Data Scientist · Graduate Research Assistant
Kelley School of Business, Indiana University
Dec 2022 – May 2024
Bloomington, IN, USA
- •Large-scale NLP & classification: Applied fine-tuned BERT models to a 100M+ row dataset for political campaign and sentiment classification, achieving 91% test precision.
- •LLM-based analytics: Implemented LLM pipeline to analyze customer satisfaction and brand equity signals for large US companies; improved binary classification predictive accuracy by 15% and surfaced quantifiable financial market impact.
- •Behavioral modeling: Developed and deployed a Cross-Classified Multilevel Model to predict user performance from behavioral data; uncovered key interaction patterns that improved decision-making efficiency and boosted system performance by 35%.
- •Led research projects on television advertising, social media, and political marketing under Prof. Beth Fossen and Prof. Lopo Rego.

Data Scientist Intern
Twin Cities Innovation Alliance
Sep 2023 – Dec 2023
Minneapolis, MN, USA
- •A/B testing infrastructure: Built traffic-routing framework across application variants; SQL-based conversion analysis drove a 17% lift in user engagement.
- •Recommendation engine: Engineered collaborative + content-based filtering backend, optimizing preference retrieval queries to achieve 20% engagement increase.
- •API performance: Developed Node.js RESTful APIs connecting frontends to ML microservices, cutting API response latency by 40% and driving 15% growth in daily active usage.

Data Engineer
Moonplexus Pvt.

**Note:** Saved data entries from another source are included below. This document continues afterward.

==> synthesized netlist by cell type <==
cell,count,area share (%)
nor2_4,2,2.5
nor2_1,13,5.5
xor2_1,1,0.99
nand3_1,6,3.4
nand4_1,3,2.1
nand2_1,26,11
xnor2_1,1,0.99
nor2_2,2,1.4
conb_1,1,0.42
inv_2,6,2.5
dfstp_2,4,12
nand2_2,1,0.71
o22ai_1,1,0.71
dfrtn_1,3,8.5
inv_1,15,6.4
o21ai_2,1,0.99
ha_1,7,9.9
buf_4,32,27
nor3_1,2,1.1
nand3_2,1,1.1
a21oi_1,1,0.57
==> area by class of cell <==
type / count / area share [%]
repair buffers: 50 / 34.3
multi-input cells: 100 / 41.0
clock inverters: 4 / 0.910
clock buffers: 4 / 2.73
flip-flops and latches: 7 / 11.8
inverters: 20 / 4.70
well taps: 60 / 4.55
<file path="src/rtl/instr_loader.sv">
// instr_loader: fills the byte-wide instruction memory from the UART byte
// stream. Each load starts on i_start. Every received byte is written to the
// next address, and each group of four bytes forms a big-endian word. A load
// ends when the HALT word has been written (o_done) or when the address space
// fills up without a HALT (sticky o_error).
module instr_loader #(
    parameter int                  MEMORY_WIDTH   = 8,
    parameter int                  NB_ADDR_DEPTH  = 8,
    parameter int                  NB_INSTRUCTION = 32,
    parameter logic [NB_INSTRUCTION-1:0] HALT_INSTR = 32'hFFFFFFFF
) (
    input  logic                     i_clock,
    input  logic                     i_reset,
    input  logic                     i_start,
    input  logic [MEMORY_WIDTH-1:0]  i_rx_data,
    input  logic                     i_rx_done,
    output logic                     o_write_enable,
    output logic [MEMORY_WIDTH-1:0]  o_write_data,
    output logic [NB_ADDR_DEPTH-1:0] o_write_addr,
    output logic                     o_busy,
    output logic                     o_done,
    output logic                     o_error,
    output logic [NB_ADDR_DEPTH-1:0] o_instr_count
);

    typedef enum logic [2:0] {
        IDLE,
        WAIT_BYTE,
        WRITE,
        CHECK,
        DONE,
        ERROR
    } state_t;

    state_t                    state;
    state_t                    next_state;
    logic [NB_ADDR_DEPTH-1:0]  addr;
    logic [1:0]                byte_idx;
    logic [NB_INSTRUCTION-1:0] asm_word;

    // A start request only counts while no load is running; a byte only
    // counts while the loader is waiting for one. Anything else is dropped.
    logic start_accept;
    logic byte_accept;

    assign start_accept = i_start && ((state == IDLE) || (state == ERROR));
    assign byte_accept  = i_rx_done && (state == WAIT_BYTE);

    // State register.
    always_ff @(posedge i_clock) begin
        // NOTE: sequential state uses non-blocking assignments so every
        // register samples the values from before the clock edge.
        if (i_reset) state <= IDLE;
        else         state <= next_state;
    end

    // Next-state logic. HALT takes priority over a wrapped address.
    always_comb begin
        // NOTE: the default assignment comes first, so every path assigns
        // next_state and no latch is inferred.
        next_state = state;
        case (state)
            IDLE:      if (i_start) next_state = WAIT_BYTE;
            WAIT_BYTE: if (i_rx_done) next_state = WRITE;
            WRITE:     next_state = (byte_idx == 2'd0) ? CHECK : WAIT_BYTE;
            CHECK: begin
                if (asm_word == HALT_INSTR) next_state = DONE;
                else if (addr == '0)        next_state = ERROR;
                else                        next_state = WAIT_BYTE;
            end
            DONE:      next_state = IDLE;
            ERROR:     if (i_start) next_state = WAIT_BYTE;
            default:   next_state = IDLE;
        endcase
    end

    // Datapath and registered outputs. Outputs are derived from next_state,
    // so each one takes effect in the same cycle as the state it belongs to.
    always_ff @(posedge i_clock) begin
        if (i_reset) begin
            o_write_enable <= 1'b0;
            o_write_data   <= '0;
            o_write_addr   <= '0;
            o_busy         <= 1'b0;
            o_done         <= 1'b0;
            o_error        <= 1'b0;
            o_instr_count  <= '0;
            addr           <= '0;
            byte_idx       <= 2'd0;
            asm_word       <= '0;
        end else begin
            o_write_enable <= byte_accept;
            o_done         <= (next_state == DONE);
            o_error        <= (next_state == ERROR);
            o_busy         <= (next_state == WAIT_BYTE) || (next_state == WRITE)
                              || (next_state == CHECK);

            if (start_accept) begin
                addr          <= '0;
                byte_idx      <= 2'd0;
                asm_word      <= '0;
                o_instr_count <= '0;
            end

            // The first byte of a word ends up in the top bits (big-endian).
            if (byte_accept) begin
                o_write_data <= i_rx_data;
                o_write_addr <= addr;
                asm_word     <= {asm_word[NB_INSTRUCTION-MEMORY_WIDTH-1:0], i_rx_data};
                byte_idx     <= byte_idx + 2'd1;
            end

            // The address wraps naturally, and CHECK uses the wrap to detect
            // that the memory is full.
            if (state == WRITE) addr <= addr + 1'b1;

            if (state == CHECK) o_instr_count <= o_instr_count + 1'b1;
        end
    end

endmodule

</file>
<file path="config.mk">
export PLATFORM = sky130hd
export DESIGN_NAME = instr_loader
export DESIGN_NICKNAME = d
export VERILOG_FILES = /design/src/rtl/instr_loader.sv
export SDC_FILE = /design/constraint.sdc
export NUM_CORES = 1
export LEC_CHECK = 0
export ABC_CLOCK_PERIOD_IN_PS = 2300
export CELL_PAD_IN_SITES_DETAIL_PLACEMENT = 1
export CELL_PAD_IN_SITES_GLOBAL_PLACEMENT = 1
export CORE_ASPECT_RATIO = 1.5
export CORE_UTILIZATION = 40
export DETAILED_ROUTE_END_ITERATION = 16
export GPL_TIMING_DRIVEN = 0
export PLACE_DENSITY = 0.84
export SLEW_MARGIN = 15
export SYNTH_ARGS = -nofsm -noshare
export SYNTH_HDL_FRONTEND = slang
export SYNTH_SLANG_ARGS = --single-unit
</file>
<file path="constraint.sdc">
create_clock -name i_clock -period 2.3 [get_ports i_clock]
set_clock_uncertainty 0.05 [all_clocks]
set_input_delay 0.46 -clock i_clock [delete_from_list [all_inputs] [get_ports i_clock]]
set_output_delay 0.46 -clock i_clock [all_outputs]
set_load 0.02 [all_outputs]
</file>
==> results of run 1 <==
==> routing by layer <==
layer | vias up | part of all wire, % | wire (um) | track usage, %
met5 | - | 0 | 0 | 0
met4 | 0 | 1.6 | 120 | 8.57
met3 | 8 | 2.4 | 176 | 4.73
met2 | 29 | 56 | 4190 | 41.7
met1 | 1210 | 40 | 2990 | 23.2
li1 | 1238 | - | - | -
==> stage by stage <==
| step | total power [mW] | setup TNS (ns) |
|---|---|---|
| 6_report | 2.55 | 0 |
| 5_1_grt | 2.66 | 0 |
| 4_1_cts | 2.57 | 0 |
| 3_5_place_dp | 1.57 | -8.59 |
| 3_3_place_gp | 1.56 | -9.27 |
| 2_1_floorplan | 1.47 | 0 |
==> cells in the mapped netlist <==
library cell | instances | area share, %
a211oi_1 | 2 | 0.53
a21oi_1 | 40 | 7.1
a22o_1 | 25 | 7.7
a311oi_1 | 2 | 0.62
a31oi_1 | 1 | 0.22
and2b_1 | 1 | 0.27
and3_1 | 2 | 0.44
and3b_1 | 1 | 0.31
buf_1 | 1 | 0.13
buf_2 | 5 | 0.88
buf_4 | 3 | 0.80
clkbuf_1 | 8 | 1.1
dfxtp_1 | 73 | 52
ha_1 | 4 | 1.8
inv_1 | 6 | 0.80
mux2_1 | 1 | 0.40
mux2_2 | 3 | 1.2
nand2_1 | 53 | 7.0
nand2b_1 | 2 | 0.44
nand3_1 | 11 | 1.9
nand3b_1 | 2 | 0.53
nand3b_2 | 1 | 0.40
nand4_1 | 8 | 1.8
nor2_1 | 32 | 4.2
nor2_4 | 1 | 0.40
nor2b_1 | 2 | 0.44
nor3_1 | 3 | 0.53
nor3_2 | 3 | 1.1
nor3b_1 | 1 | 0.27
nor4_1 | 2 | 0.44
o21ai_0 | 12 | 2.1
o31ai_1 | 1 | 0.27
or3_1 | 4 | 0.88
or3b_1 | 1 | 0.31
or3b_2 | 1 | 0.31
or4b_2 | 1 | 0.35
xor2_1 | 1 | 0.31
==> power groups by stage <==
stage	logic [mW]	clock network, mW	registers [mW]
3_5_place_dp	0.235	0	1.34
5_1_grt	0.259	1.09	1.31
6_report	0.235	1.01	1.31
4_1_cts	0.237	1.03	1.31
3_3_place_gp	0.228	0	1.33
2_1_floorplan	0.130	0	1.34
==> final cells by class <==
cell class	instances	share of cell area [%]
buffer	17	2.31
clock buffer	10	3.63
multi-input combinational	224	36.0
timing repair buffer	39	11.1
inverter	6	0.641
sequential	73	41.6
tap	78	2.78
clock inverter	6	1.92
==> worst min-delay path: cells and delay by family (launching register included) <==
kind / cells / cell delay, ns
DFF: 1 / 0.32
and+or+nand+nor: 1 / 0.05
AOI/OAI and AO/OA: 1 / 0.05
==> kinds of logic after synthesis <==
group | after synthesis | share of synthesized area [%]
and+or+nand+nor | 132 | 22.4
AOI/OAI and AO/OA | 83 | 18.6
DFF | 73 | 51.7
buffers and inverters | 23 | 3.67
muxes | 4 | 1.59
adders and majority gates | 4 | 1.77
xor gates and xnor gates | 1 | 0.310
==> flip-flops by register name, summed over array words and instances, names as in the netlist <==
name	flops
addr	8
asm_word	32
byte_idx	2
o_busy	1
o_done	1
o_error	1
o_instr_count	8
o_write_addr	8
o_write_data	8
o_write_enable	1
state	3
==> repair_timing <==
item | in CTS | in global routing
hold buffers | 0 | 0
endpoints found under the setup margin | 0 | 20
gates resized for setup | 0 | 1
==> how the worst max path moves through the flow <==
stage / startpoint / to / slack [ns]
floorplan: addr[0] / state[2] / 0.56
finish: i_rx_done / asm_word[29] / 0.20
CTS: i_start / asm_word[29] / 0.03
detailed placement: i_start / asm_word[9] / -0.34
global route: state[0] / asm_word[9] / 0.06
global placement: i_start / byte_idx[1] / -0.33
==> run summary, run 1 <==
CP required = 2.49 ns
commonest cells after routing, fill and taps aside = 73 x dfxtp_1, 53 x nand2_1, 40 x a21oi_1, 39 x clkdlybuf4s50_1, 32 x nor2_1
DR vias = 2485
setup repair bufs after CTS = 0
r2r startpoint = state[0]
Filler cells = 806
violated checks = DRC
worst slack, placed = -0.342 ns
# rows = 37
Cells after Synth = 320
CP top delay family = buffers and inverters
hold path start = o_write_addr[4]
die width = 70.7 um
first-pass GRT wire length = 12600 um
gr ovfl total = 0
Mean Syn Cell Area = 8.84 um2
Worst R2R End = asm_word[29]
Min-Delay Path Class = reg2reg
synthesized area = 2830 um2
Net Sw Frac = 26.4%
worst slew pin tran = 0.612 ns
TritonCTS Buffers = 9
Logic pwr share = 9.2%
Slowest-stage cell, CP = clkdlybuf4s50_1
sequential share of power = 51.3%
1st-pass router iterations = 10
Clk pwr share = 39.5%
I/O pins = 40
Critical Path Stages = 6
r2r setup slk = 0.23 ns
Layout Cells excl Fill = 453
Area after DPL = 3320 um2
Slew HR = 59.0%
Setup Viol. Count Final = 0
Wirelength per Cell = 16.5 um
Core ar. = 6850 um2
post-route ant nets = 0
Inst Count DP = 437
Worst Hold Depth = 2
hold_ws = 0.411 ns
share of layout cells above drive strength 1 = 9.07%
#FFs+latches synth = 73
CP most frequent cell = nor3_2
DRT iter0 DRCs = 60
status = complete, but fails checks
leakage power = 1.26 nW
Reg area = 1460 um2
number of max-cap violations = 0
sequential share of the synthesized area = 51.7%
Max Root-Sink Buffers = 2
Hold Fails Final Rpt = 0
period utilization = 91.4%
pin count of the biggest net entering global routing = 14
startpoint types = input port
setup ws final = 0.199 ns
power density cells = 724 nW/um2
slowest stage delay, CP = 0.49 ns
Setup CP Type = in2reg
Tot GR Track Use = 22.0%
clk slew on worst S/H paths = 0.08 ns
Max FO, Critical Path = 10
Worst setup EP type = register
number of port buffers = 39
DRT Wirelength = 7480 um
Final nets = 386
Util after Layout = 51.3%
later-pin clock latency in the skew report = 0.36 ns
CTS sink count = 73
Buf/Inv on CP = 2
die area = 7420 um2
Post-Syn Nets = 336
min cycle time layout = 2.10 ns
Syn-to-layout area delta = 24.3%
Ys Warns = 0
Pins Over Slew Limit = 0
Antenna Cells = 0
hpwl dp = 5490 um
crit path cell chain = clkdlybuf4s50_1 > nand2_1 > nor3_2 > nor3_2 > clkbuf_1 > a22o_1
initial antenna violation count = 0
Min-Delay Endpoint = o_write_addr[4]
via/cell ratio = 5.49
RSZ-0062 raised after global routing = false
CTS tree = yes
Root Buffer = clkbuf_8
Post-route DRC = 2
H-tree depth = 3
vias in the first global route = 2584
die height = 105 um
fin area = 3520 um2
CP arrival = 2.29 ns
cell depth of the worst flop-to-flop path = 6
Multi-input gate area = 1270 um2
Yosys cell types = 37
Pint = 1.88 mW
commonest non-fill, non-tap cell in the layout = dfxtp_1
VDD IR max = 0.445 mV
Initial Utilization = 41.3%
Max Clk Rate = 476 MHz
switching pwr = 0.671 mW
gp weighted congestion = 0.842
No activity file was read; power rests on OpenSTA's default activity.
==> inputs of run 2 (changes only) <==
--- a/config.mk
+++ b/config.mk
@@ -5,14 +5,15 @@
 export SDC_FILE = /design/constraint.sdc
 export NUM_CORES = 1
 export LEC_CHECK = 0
+export ABC_AREA = 1
 export ABC_CLOCK_PERIOD_IN_PS = 2300
 export CELL_PAD_IN_SITES_DETAIL_PLACEMENT = 1
 export CELL_PAD_IN_SITES_GLOBAL_PLACEMENT = 1
 export CORE_ASPECT_RATIO = 1.5
-export CORE_UTILIZATION = 40
+export CORE_UTILIZATION = 39
 export DETAILED_ROUTE_END_ITERATION = 16
 export GPL_TIMING_DRIVEN = 0
-export PLACE_DENSITY = 0.84
+export PLACE_DENSITY = 0.85
 export SLEW_MARGIN = 15
 export SYNTH_ARGS = -nofsm -noshare
 export SYNTH_HDL_FRONTEND = slang
==> run summary, run 2 <==
# rows = 38 (+2.7%)
CP required = 1.79 ns (-0.70 ns)
Worst setup EP type = output port
Max Root-Sink Buffers = 2 (unchanged)
cell depth of the worst flop-to-flop path = 7 (+1)
Syn-to-layout area delta = 23.9%
Setup CP Type = reg2out
number of max-cap violations = 0 (unchanged)
number of port buffers = 38 (-2.6%)
Root Buffer = clkbuf_8
Post-synth EDFFs = 0 (unchanged)
Slew HR = 60.8% (+1.8 points)
CTS resizes = 0 (unchanged)
DRT Wirelength = 7580 um (+1.3%)
Critical Path Stages = 1 (-5)
later-pin clock latency in the skew report = 0.34 ns (-0.02 ns)
initial antenna violation count = 0 (unchanged)
CTS sink count = 73 (unchanged)
leakage power = 1.31 nW (+4.4%)
via/cell ratio = 5.09 (-7.1%)
I/O pins = 40 (unchanged)
die height = 107 um (+2.2%)
sequential share of the synthesized area = 50.7% (-0.96 points)
pin count of the biggest net entering global routing = 12 (-2)
hpwl dp = 5670 um (+3.2%)
status = completed
Filler cells = 891 (+11%)
worst slew pin tran = 0.587 ns (-0.0256 ns)
Ys Warns = 0 (unchanged)
commonest cells after routing, fill and taps aside = 110 x nand2_1, 73 x dfxtp_1, 43 x a21oi_1, 38 x clkdlybuf4s50_1, 30 x nor2_1
synth cell count leaders = 110 x nand2_1, 73 x dfxtp_1, 43 x a21oi_1
Layout Cells excl Fill = 529 (+17%)
1st-pass router iterations = 6 (-4)
Post-Syn Nets = 393 (+17%)
DRT iter0 DRCs = 138 (+130%)
Max FO, Critical Path = 6 (-4)
Worst Hold Depth = 2 (unchanged)
Post-synth ARST share = 0% (unchanged)
setup TNS = 0 ns (unchanged)
Slowest-stage cell, CP = clkdlybuf4s50_1
Synth top area share = 50.7% (-0.96 points)
die width = 72.2 um (+2.2%)
Area after DPL = 3390 um2 (+2.2%)
min cycle time layout = 1.92 ns (-0.185 ns)
top_reg_cell synth = dfxtp_1
Tot GR Track Use = 21.6% (-0.40 points)
RSZ-0062 raised after global routing = false
most common cell in the netlist = nand2_1
Setup Viol. Count Final = 0 (unchanged)
Antenna Cells = 0 (unchanged)
first-pass GRT wire length = 12900 um (+1.7%)
Mean Syn Cell Area = 7.64 um2 (-14%)
vias in the first global route = 2808 (+8.7%)
Max Clk Rate = 522 MHz (+9.7%)
TritonCTS Buffers = 9 (unchanged)
DR vias = 2695 (+8.5%)
startpoint types = register
commonest non-fill, non-tap cell in the layout = nand2_1
leading area contributor after synthesis = dfxtp_1
VDD IR max = 0.429 mV (-3.4%)
Largest register FFs = 32 (unchanged)
Initial Utilization = 40.1% (-1.1 points)
Synth area leaders = dfxtp_1 51%, nand2_1 14%, a21oi_1 7.5%
Inst Count DP = 515 (+18%)
H-tree depth = 3 (unchanged)
Hold Fails Final Rpt = 0 (unchanged)
CP top delay family = buffers and inverters
setup repair bufs after CTS = 0 (unchanged)
clk slew on worst S/H paths = 0.08 ns (about the same)
post-route ant nets = 0 (unchanged)
#FFs+latches synth = 73 (unchanged)
Min-Delay Path Class = reg2reg
power density cells = 729 nW/um2 (+0.61%)
crit path cell chain = clkdlybuf4s50_1
synthesized area = 2880 um2 (+1.9%)
gp weighted congestion = 0.798 (-5.2%)
Post-route DRC = 0 (-2)
Yosys cell types = 26 (-30%)
Wirelength per Cell = 14.3 um (-13%)
hold_buf cts = 0 (unchanged)
Cells after Synth = 377 (+18%)
share of layout cells above drive strength 1 = 7.46% (-1.6 points)
die area = 7740 um2 (+4.4%)
fin area = 3570 um2 (+1.5%)
Buf/Inv on CP = 1 (-1)
Core ar. = 7180 um2 (+4.8%)
Biggest register = asm_word
gr ovfl total = 0 (unchanged)
hold_ws = 0.417 ns (+0.00608 ns)
Pins Over Slew Limit = 0 (unchanged)
slowest stage delay, CP = 0.64 ns (+0.15 ns)
Final nets = 442 (+15%)
CP arrival = 1.41 ns (-0.88 ns)
CTS tree = yes
period utilization = 83.3% (-8.0 points)
## run 2: cell families after synthesis
kind of cell               count (synthesis)  synth area share (%)
AOI/OAI and AO/OA                         78                  14.1
adders and majority gates                  4                  1.74
buffers and inverters                     41                  6.51
DFF                                       73                  50.7
and+or+nand+nor                          181                  27.0
## run 2: where the power goes
| group | internal (mW) | total [mW] | switching, mW | leakage [nW] |
|---|---|---|---|---|
| sequential | 1.30 | 1.32 | 0.0235 | 0.590 |
| combinational | 0.113 | 0.307 | 0.195 | 0.623 |
| clock | 0.513 | 0.970 | 0.457 | 0.0978 |
## run 2: layer usage
metal | vias up | part of all wire, % | wire length [um] | GRT usage [%]
li1 | 1333 | - | - | -
met1 | 1288 | 42 | 3150 | 23.6
met2 | 58 | 52 | 3970 | 39.5
met3 | 16 | 3.9 | 297 | 5.15
met4 | 0 | 2.1 | 158 | 8.12
met5 | - | 0 | 0 | 0
## run 2: cell type report
class / instances / area [um2] / area share (%)
Sequential cell: 73 / 1460 / 40.9
Clock inverter: 4 / 45.0 / 1.26
Timing Repair Buffer: 38 / 380 / 10.7
Tap cell: 100 / 125 / 3.51
Clock buffer: 10 / 138 / 3.86
Multi-Input combinational cell: 263 / 1230 / 34.5
Buffer: 14 / 86.3 / 2.42
Inverter: 27 / 101 / 2.84
## run 2: path summary, 6_finish.rpt
| kind | from | end | slack [ns] |
|---|---|---|---|
| max | o_instr_count[2] | o_instr_count[2] | 0.38 |
| min reg2reg | asm_word[25] | asm_word[25] | 0.42 |
| min | asm_word[25] | asm_word[25] | 0.42 |
| max reg2reg | state[2] | byte_idx[1] | 0.61 |
## run 2: through the flow
| stage | worst slack (ns) | util, % | total power, mW |
|---|---|---|---|
| final | 0.384 | 49.7 | 2.60 |
| after detailed placement | 0.0174 | 47.2 | 1.66 |
| after global placement | 0.0643 | 47.2 | 1.65 |
| after floorplan | 0.858 | - | 1.53 |
| after CTS | 0.356 | 49.7 | 2.62 |
| after global routing | 0.313 | 49.7 | 2.71 |
==> inputs of run 3 (changes only) <==
--- a/config.mk
+++ b/config.mk
@@ -6,7 +6,7 @@
 export NUM_CORES = 1
 export LEC_CHECK = 0
 export ABC_AREA = 1
-export ABC_CLOCK_PERIOD_IN_PS = 2300
+export ABC_CLOCK_PERIOD_IN_PS = 1900
 export CELL_PAD_IN_SITES_DETAIL_PLACEMENT = 1
 export CELL_PAD_IN_SITES_GLOBAL_PLACEMENT = 1
 export CORE_ASPECT_RATIO = 1.5
==> constraint.sdc (replaced) <==
create_clock -name i_clock -period 1.9 [get_ports i_clock]
set_clock_uncertainty 0.05 [all_clocks]
set_input_delay 0.38 -clock i_clock [delete_from_list [all_inputs] [get_ports i_clock]]
set_output_delay 0.38 -clock i_clock [all_outputs]
set_load 0.02 [all_outputs]
==> run summary, run 3 (synthesized netlist as in run 2, its figures left out) <==
via/cell ratio = 5.07 (-0.45%)
CTS resizes = 0 (unchanged)
min cycle time layout = 1.84 ns
Root Buffer = clkbuf_8
Pwr Total = 3.15 mW (+21%)
startpoint types = register
commonest cells after routing, fill and taps aside = 110 x nand2_1, 73 x dfxtp_1, 43 x a21oi_1, 38 x clkdlybuf4s50_1, 30 x nor2_1
number of port buffers = 38 (unchanged)
fin area = 3570 um2 (unchanged)
DRT iter0 DRCs = 136 (-1.4%)
Post-route DRC = 0 (unchanged)
Min-Delay Path Class = in2reg
DR vias = 2683 (-0.45%)
Inst Count DP = 515 (unchanged)
hold_ws = 0.370 ns (-0.0471 ns)
vias in the first global route = 2808 (unchanged)
Setup Viol. Count Final = 0 (unchanged)
CP arrival = 1.41 ns (about the same)
H-tree depth = 3 (unchanged)
die area = 7740 um2 (unchanged)
CTS tree = yes
Area after DPL = 3390 um2 (unchanged)
Pins Over Slew Limit = 0 (unchanged)
Wirelength per Cell = 14.4 um (+0.41%)
Layout Cells excl Fill = 529 (unchanged)
Slowest-stage cell, CP = clkdlybuf4s50_1
Largest register FFs = 32 (unchanged)
period utilization = 96.7%
Antenna Cells = 0 (unchanged)
hold_buf cts = 0 (unchanged)
CP top delay family = buffers and inverters
Filler cells = 891 (unchanged)
Buf/Inv on CP = 1 (unchanged)
die width = 72.2 um (unchanged)
slowest stage delay, CP = 0.64 ns (about the same)
TritonCTS Buffers = 9 (unchanged)
Biggest register = asm_word
initial antenna violation count = 0 (unchanged)
hpwl dp = 5670 um (unchanged)
RSZ-0062 raised after global routing = false
VDD IR max = 0.523 mV (+22%)
worst slew pin tran = 0.587 ns (+0.000131 ns)
leakage power = 1.31 nW (about the same)
Initial Utilization = 40.1% (unchanged)
Max Root-Sink Buffers = 2 (unchanged)
status = completed
Max Clk Rate = 544 MHz
share of layout cells above drive strength 1 = 7.46% (unchanged)
gr ovfl total = 0 (unchanged)
Core ar. = 7180 um2 (unchanged)
Final nets = 442 (unchanged)
crit path cell chain = clkdlybuf4s50_1
# rows = 38 (unchanged)
I/O pins = 40 (unchanged)
1st-pass router iterations = 6 (unchanged)
r2r setup slk = 0.19 ns (-0.42 ns)
Hold Fails Final Rpt = 0 (unchanged)
Tot GR Track Use = 21.6% (unchanged)
gp weighted congestion = 0.798 (unchanged)
die height = 107 um (unchanged)
Max FO, Critical Path = 6 (unchanged)
DRT Wirelength = 7610 um (+0.41%)
CP required = 1.47 ns (-0.32 ns)
commonest non-fill, non-tap cell in the layout = nand2_1
post-route ant nets = 0 (unchanged)
first-pass GRT wire length = 12900 um (unchanged)
pin count of the biggest net entering global routing = 12 (unchanged)
clk slew on worst S/H paths = 0.07 ns (about the same)
power density cells = 883 nW/um2 (+21%)
CTS sink count = 73 (unchanged)
Syn-to-layout area delta = 23.9% (unchanged)
later-pin clock latency in the skew report = 0.34 ns (about the same)
Slew HR = 60.8% (about the same)
Worst setup EP type = output port
Setup CP Type = reg2out
number of max-cap violations = 0 (unchanged)
-- run 3: cell counts in the layout (fill, tap and decap cells not counted) --
Identical to the previous run, type by type.
-- run 3: final timing paths --
kind / startpoint / to / cells after the start
max: o_instr_count[2] / o_instr_count[2] / 1
min: i_reset / asm_word[8] / 2
min reg2reg: asm_word[25] / asm_word[25] / 2
max reg2reg: state[1] / asm_word[10] / 8
-- run 3: power breakdown --
part,internal [mW],switching [mW]
Sequential,1.57,0.0285
Clock,0.621,0.556
Combinational,0.137,0.236
Total,2.33,0.820
===== config.mk =====
export PLATFORM = sky130hd
export DESIGN_NAME = audio_clk_gen
export DESIGN_NICKNAME = d
export VERILOG_FILES = /design/src/rtl/audio_clk_gen_pkg.sv /design/src/rtl/audio_clk_gen_lrck_gen.sv /design/src/rtl/audio_clk_gen.sv
export SDC_FILE = /design/constraint.sdc
export NUM_CORES = 1
export LEC_CHECK = 0
export ABC_AREA = 1
export CAP_MARGIN = 5
export CORE_ASPECT_RATIO = 0.9
export CORE_MARGIN = 2
export CORE_UTILIZATION = 40
export CTS_CLUSTER_SIZE = 14
export DETAILED_ROUTE_END_ITERATION = 16
export DONT_BUFFER_PORTS = 1
export SYNTH_ARGS = -nofsm -noshare
export SYNTH_HDL_FRONTEND = slang
export SYNTH_SLANG_ARGS = --single-unit

===== constraint.sdc =====
create_clock -name clk -period 2.3 [get_ports clk]
set_input_delay 0.46 -clock clk [delete_from_list [all_inputs] [get_ports clk]]
set_output_delay 0.46 -clock clk [all_outputs]
set_load 0.02 [all_outputs]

Ltd.
May 2021 – Aug 2022
Pune, MH, India
- •Healthcare platform: Designed microservices web platform (Java, Django, AngularJS, SQL) automating health information management; 40% reduction in query execution time through relational DB optimization.
- •Cloud infrastructure: Migrated and maintained AWS EC2/RDS infrastructure, building fault-tolerant ETL pipelines with high availability for large-scale medical data storage.
- •Deep learning deployment: Deployed TensorFlow/CNN diagnostic models via Docker with FastAPI endpoints, reducing inference latency by 30% and improving system uptime.

Machine Learning Intern
Indian Institute of Technology (IIT)
Oct 2020 – Apr 2021
Guwahati, AS, India
- •Algorithm optimization: Researched and developed incremental/decremental versions of DBSCAN and MBSCAN algorithms in Python and C++ for distance-based outlier mining.
- •Clustering performance: Improved computational speed by 30% and precision by 20% in clustering algorithms; tested optimizations on a fintech application with 1M+ users for customer segmentation and portfolio optimization.
Education

Master of Science, Data Science
Indiana University Bloomington
Aug 2022 – May 2024
Key Coursework: Applied Machine Learning, Elements of AI, Probability & Statistics, Big Data, Data Warehousing & Mining, Business Intelligence.

Bachelor of Technology, Computer Science & Engineering
MIT World Peace University
Jul 2018 – Jun 2022
Key Coursework: Data Warehousing & Mining, Business Intelligence, Big Data Analysis, Financial Econometrics, Design & Analysis of Algorithms, Database Management.